DIF is, therefore, a psychometric procedure for detecting whether a particular test-taker group, typically the minority or the focal group, performs differently on one or more test items compared to the majority or the reference group conditioned on their latent ability. DIF analyses identify items with different levels of difficulty (uniform DIF) and discrimination (nonuniform DIF) for equal ability test-takers groups (e.g., women or men, race groups, SES, etc.). When this is the case, such items are likely to favor the reference group, leading to potential bias and consequently fairness issues. Specifically, bias at the item-level undermines the validity of score interpretations and consequently the fairness of the intended score use [1]. This is especially true in high-stakes testing such as summative examinations in foundational sciences courses, which can eventually lead to adverse results on these examinations for the focal group.

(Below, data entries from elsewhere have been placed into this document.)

## config.mk

```make
export PLATFORM = sky130hd
export DESIGN_NAME = cp0_intc
export DESIGN_NICKNAME = d
export VERILOG_FILES = /design/src/rtl/cp0_pkg.sv /design/src/rtl/irq_line.sv /design/src/rtl/cp0_intc.sv
export SDC_FILE = /design/constraint.sdc
export NUM_CORES = 1
export LEC_CHECK = 0
export ABC_AREA = 1
export CORE_MARGIN = 2
export CORE_UTILIZATION = 40
export DETAILED_ROUTE_END_ITERATION = 16
export PLACE_DENSITY = 0.74
export SYNTH_ARGS = -nofsm -noshare
export SYNTH_HDL_FRONTEND = slang
export SYNTH_HIERARCHICAL = 1
export SYNTH_SLANG_ARGS = --single-unit
```

## constraint.sdc

```tcl
create_clock -name clk -period 3 [get_ports clk]
set_input_delay 0.75 -clock clk [delete_from_list [all_inputs] [get_ports clk]]
set_output_delay 0.75 -clock clk [all_outputs]
set_load 0.03 [all_outputs]
```

## src/rtl/cp0_pkg.sv

```systemverilog
// Shared CP0 definitions: register numbers, field positions and exception codes.
package cp0_pkg;

  localparam logic [4:0] REG_SR    = 5'd12;
  localparam logic [4:0] REG_CAUSE = 5'd13;
  localparam logic [4:0] REG_EPC   = 5'd14;
  localparam logic [4:0] REG_PRID  = 5'd15;

  localparam int SR_IE_BIT     = 0;
  localparam int SR_EXL_BIT    = 1;
  localparam int IP_LSB        = 10;
  localparam int CAUSE_EXC_LSB = 2;
  localparam int CAUSE_BD_BIT  = 31;

  typedef enum logic [4:0] {
    EXC_INT  = 5'd0,
    EXC_ADEL = 5'd4,
    EXC_ADES = 5'd5,
    EXC_RI   = 5'd10,
    EXC_OV   = 5'd12
  } exc_code_e;

endpackage

```

## src/rtl/irq_line.sv

```systemverilog
// One hardware interrupt line: input synchroniser, optional rising-edge
// detector and a software-clearable pending flop for edge mode.
module irq_line #(
  parameter int SYNC_STAGES = 2,
  parameter bit EDGE_MODE   = 1'b0
) (
  input  logic clk,
  input  logic reset,
  input  logic irq_async,
  input  logic clr,
  output logic pend
);

  logic [SYNC_STAGES-1:0] sync_q;
  logic [SYNC_STAGES-1:0] sync_d;
  logic                   synced;

  // Shift the asynchronous line through the synchroniser chain.
  always_comb begin
    sync_d    = sync_q;
    sync_d[0] = irq_async;
    for (int i = 1; i < SYNC_STAGES; i++) begin
      sync_d[i] = sync_q[i-1];
    end
  end

  // Synchroniser register; flushed by reset.
  always_ff @(posedge clk or posedge reset) begin
    if (reset) sync_q <= '0;
    else       sync_q <= sync_d;
  end

  assign synced = sync_q[SYNC_STAGES-1];

  generate
    if (EDGE_MODE) begin : g_edge
      logic prev_q, prev_d;
      logic pend_q, pend_d;

      // Pending bit: a rising edge sets it, a W1C clears it, set wins.
      always_comb begin
        prev_d = synced;
        pend_d = pend_q;
        if (clr)              pend_d = 1'b0;
        if (synced & ~prev_q) pend_d = 1'b1;
      end

      // Edge detector history and pending state.
      always_ff @(posedge clk or posedge reset) begin
        if (reset) begin
          prev_q <= 1'b0;
          pend_q <= 1'b0;
        end else begin
          prev_q <= prev_d;
          pend_q <= pend_d;
        end
      end

      assign pend = pend_q;
    end else begin : g_level
      logic unused_clr;
      assign unused_clr = clr;
      assign pend       = synced;
    end
  endgenerate

endmodule

```

## src/rtl/cp0_intc.sv

```systemverilog
// Coprocessor 0 with interrupt controller: SR, Cause, EPC, PRId, precise
// exception/interrupt entry at MEM and EXL clear on ERET in WB.
module cp0_intc
  import cp0_pkg::*;
#(
  parameter int          NUM_IRQ     = 6,
  parameter logic [5:0]  EDGE_MASK   = 6'b000000,
  parameter int          SYNC_STAGES = 2,
  parameter logic [31:0] PRID        = 32'h0000_2019
) (
  input  logic               clk,
  input  logic               reset,
  input  logic               we,
  input  logic [4:0]         addr,
  input  logic [31:0]        wdata,
  output logic [31:0]        rdata,
  input  logic [31:0]        pc_m,
  input  logic               bd_m,
  input  logic [4:0]         exc_code_m,
  input  logic [NUM_IRQ-1:0] irq,
  input  logic               eret_w,
  output logic               int_req,
  output logic [31:0]        epc,
  output logic               exl
);

  logic [NUM_IRQ-1:0] sr_im_q, sr_im_d;
  logic               sr_exl_q, sr_exl_d;
  logic               sr_ie_q, sr_ie_d;
  logic               cause_bd_q, cause_bd_d;
  logic [4:0]         cause_exc_q, cause_exc_d;
  logic [31:0]        epc_q, epc_d;

  logic [NUM_IRQ-1:0] ip;
  logic [NUM_IRQ-1:0] ip_clr;
  logic               irq_pend;
  logic               exc_pend;
  logic               mtc0_ok;
  logic [31:0]        sr_val;
  logic [31:0]        cause_val;

  assign mtc0_ok = we & ~int_req;

  generate
    for (genvar i = 0; i < NUM_IRQ; i++) begin : g_line
      assign ip_clr[i] = mtc0_ok & (addr == REG_CAUSE) & wdata[IP_LSB + i];
      irq_line #(
        .SYNC_STAGES (SYNC_STAGES),
        .EDGE_MODE   (EDGE_MASK[i])
      ) u_line (
        .clk       (clk),
        .reset     (reset),
        .irq_async (irq[i]),
        .clr       (ip_clr[i]),
        .pend      (ip[i])
      );
    end
  endgenerate

  // Take requests: exceptions and enabled interrupts, both blocked by EXL.
  always_comb begin
    irq_pend = (|(ip & sr_im_q)) & sr_ie_q & ~sr_exl_q;
    exc_pend = (|exc_code_m) & ~sr_exl_q;
    int_req  = exc_pend | irq_pend;
  end

  // Register updates: entry beats MTC0; ERET clears EXL after any SR write.
  always_comb begin
    sr_im_d     = sr_im_q;
    sr_exl_d    = sr_exl_q;
    sr_ie_d     = sr_ie_q;
    cause_bd_d  = cause_bd_q;
    cause_exc_d = cause_exc_q;
    epc_d       = epc_q;
    if (int_req) begin
      sr_exl_d    = 1'b1;
      cause_bd_d  = bd_m;
      cause_exc_d = exc_pend ? exc_code_m : EXC_INT;
      epc_d       = (bd_m ? pc_m - 32'd4 : pc_m) & ~32'd3;
    end else if (we) begin
      case (addr)
        REG_SR: begin
          sr_im_d  = wdata[IP_LSB +: NUM_IRQ];
          sr_exl_d = wdata[SR_EXL_BIT];
          sr_ie_d  = wdata[SR_IE_BIT];
        end
        REG_EPC: epc_d = {wdata[31:2], 2'b00};
        default: ;
      endcase
    end
    if (eret_w) sr_exl_d = 1'b0;
  end

  // CP0 state registers.
  always_ff @(posedge clk or posedge reset) begin
    if (reset) begin
      sr_im_q     <= '0;
      sr_exl_q    <= 1'b0;
      sr_ie_q     <= 1'b0;
      cause_bd_q  <= 1'b0;
      cause_exc_q <= '0;
      epc_q       <= '0;
    end else begin
      sr_im_q     <= sr_im_d;
      sr_exl_q    <= sr_exl_d;
      sr_ie_q     <= sr_ie_d;
      cause_bd_q  <= cause_bd_d;
      cause_exc_q <= cause_exc_d;
      epc_q       <= epc_d;
    end
  end

  // MFC0 read mux; unimplemented bits and registers read as zero.
  always_comb begin
    sr_val                               = '0;
    sr_val[IP_LSB +: NUM_IRQ]            = sr_im_q;
    sr_val[SR_EXL_BIT]                   = sr_exl_q;
    sr_val[SR_IE_BIT]                    = sr_ie_q;
    cause_val                            = '0;
    cause_val[CAUSE_BD_BIT]              = cause_bd_q;
    cause_val[IP_LSB +: NUM_IRQ]         = ip;
    cause_val[CAUSE_EXC_LSB +: 5]        = cause_exc_q;
    case (addr)
      REG_SR:    rdata = sr_val;
      REG_CAUSE: rdata = cause_val;
      REG_EPC:   rdata = epc_q;
      REG_PRID:  rdata = PRID;
      default:   rdata = '0;
    endcase
  end

  assign epc = epc_q;
  assign exl = sr_exl_q;

endmodule

```

==> metrics <==
Layout area overhead 43.0%; DRC 0; worst setup path start addr[2]; Die H 100 um; Max Fclk 349 MHz; Yosys warning count 6; non-filler cells, final 827; Seq pwr share 0.427; switching portion of total power 0.380; WP data arrival 2.12 ns; Slew Viols, Final 0; crit-path cells clkdlybuf4s50_1 > nand2_1 > nor2_1 > nand2_1 > inv_1 > nand2_1 > nand3_1 > buf_4; Switch Pwr 0.850 mW; Required @ worst endpoint 2.25 ns; Min Hold Slack 0.366 ns; Final setup violation count 0; die footprint 10,000 um^2; Slew HR 0.500; CP Class input pin to output port; Root Driver clkbuf_8; DPL Wire Length 9440 um; Clk pwr share 0.189; first drt pass iteration count 5; Final ANT Viol Nets 0; GP Congestion 0.935; Num CTS Buffers 5; layout cell share with drive strength beyond 1 0.102; boundary pin count 151; Worst Skew 0.00462 ns; crit-path max FO 6; leakage power 2.60 nW; core box area 9110 um^2; post-synthesis cell count 573; status complete, no violations; Worst Setup End Kind output port; H-tree depth 2; Pint 1.39 mW; n_diodes 0; Total Power 2.24 mW; Worst-path clk slew 0.10 ns; worst-skew pair later-pin latency 0.31 ns; Port Buffers 146; Slew @ Worst Pin 0.748 ns; Initial Util 0.406; Worst R2R Start g_line[0].u_line/sync_q[1]$_DFF_PP0_; Comb pwr share 0.384; total wire length 11,800 um; CP max stage cell clkdlybuf4s50_1; first-pass GRT wire length 18,800 um; Final Cycle Share 0.956; post-DR wirelength/cell 14.2 um; crit path launch type input pin; vias in the first global route 3,758; Cell Rows 35; sinks on the clock net 56; most frequent CP cell nand2_1; Setup Buffers After CTS 0; total gr overflow 0; placed cell count 819; hold_sp g_line[2].u_line/sync_q[0]$_DFF_PP0_; largest net degree at the start of global routing 45; post-detailed-route via-to-cell ratio 4.91; Max Cap Viol 0; Mapped Area 3700 um^2; cell family with most CP delay buffers and inverters; syn_area_per_cell 6.45 um^2; Final Hold Viols 0; Hold Crit Class flip-flop to flip-flop; Die X 100 um; antenna violations before repair 0; 1st-iter DRT viols 205; maximum VDD drop 210 uV; Buf/Inv on CP 3; gr usage total 0.234; final worst path period need 2.87 ns; CP peak stage delay 0.46 ns; Via Count 4,061; Pwr Density 423 nW/um^2; Max clock buf depth 2; fin nets 801; CTS tree built
## config.mk

```make
export PLATFORM = sky130hd
export DESIGN_NAME = ks_stream_accum
export DESIGN_NICKNAME = d
export VERILOG_FILES = /design/src/rtl/ks_accum_pkg.sv /design/src/rtl/kogge.sv /design/src/rtl/ks_stream_accum.sv
export SDC_FILE = /design/constraint.sdc
export NUM_CORES = 1
export LEC_CHECK = 0
export BUFFER_PORTS_ARGS = -buffer_cell sky130_fd_sc_hd__buf_2
export CAP_MARGIN = 20
export CORE_ASPECT_RATIO = 0.7
export CORE_MARGIN = 2
export CORE_UTILIZATION = 35
export DETAILED_ROUTE_END_ITERATION = 8
export HOLD_SLACK_MARGIN = 0.02
export PLACE_DENSITY = 0.54
export SLEW_MARGIN = 10
export SYNTH_ARGS = -nofsm -noshare
export SYNTH_HDL_FRONTEND = slang
export SYNTH_SLANG_ARGS = --single-unit
```

## constraint.sdc

```tcl
create_clock -name clk -period 6.26 [get_ports clk]
set_input_delay 0.313 -clock clk [delete_from_list [all_inputs] [get_ports clk]]
set_output_delay 0.313 -clock clk [all_outputs]
set_load 0.03 [all_outputs]
```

Accordingly, DIF has been widely used in testing programs, particularly in STEM (Science, Technology, Engineering, and Mathematics); however, DIF has not been commonly used in medical education [2]. Due to the paucity of DIF analysis employed in medical education, particularly for foundational courses, the main purpose of the present study was to extend DIF analyses to basic sciences courses in the preclinical medical curriculum. This has the potential to enhance equity and fairness in assessment practices in medical education.
The preclinical medical education program traditionally emphasizes basics sciences relevant to medicine such as anatomy, histology, physiology, pathology, and genetics, among others. Midterm exams, final exams, and other tests are used to assess whether medical students have acquired the fundamentals necessary for the further study of medicine and involvement in patient care. Final and other exam scores are frequently summative resulting in pass/fail or tiered (e.g., honors, excellence, satisfactory, etc.) grading decisions. Such scores are also thought to predict performance on the United States Medical Licensing Examination (USMLE) board exams [3]. Midterms and course exam scores can also provide evidence of teaching efficacy, identifying areas of strength or needed improvements of students (i.e., competency-based medical education) [4].
Researchers have extensively investigated the validity and reliability of medical course examination in various forms, such as paper-and-pencil exams, computer-based exams, and Objective Structured Clinical Examination (OSCEs) [5–8]. In validity studies, researchers and users need to detect if there is test bias, such as whether men and women, who have equal underlying abilities, perform differently or if the performance is linked with test-takers’ race [9]. Attending to the performance of different groups is important for equity – assessments and examinations should not discriminate against any individual or a specific group of test-takers [10]. In medical education, some studies have explored the sex1 and/or race differences in test performance [11–16], academic and financial stress [17], medical communication [18], and patient-physician relationship [19]. These studies focused on group differences for macro-level measurements, such as cumulative GPAs, acceptance rates, and total test scores. Based on this review, few studies, to date, have explored the extent of item-level measurement variance (e.g., due to bias) attributable to sex and/or race, particularly for end-of-course assessments as an important operational procedure to ensure fairness of score interpretation and uses. Detecting, editing, and perhaps removing these items improves the validity of test score interpretations and uses. Additionally, item bias (as initially detected by DIF) can be discouraging for students from disadvantaged backgrounds or racial minorities from developing interest in a course subject, and it is therefore desirable to reduce such potential item bias [20].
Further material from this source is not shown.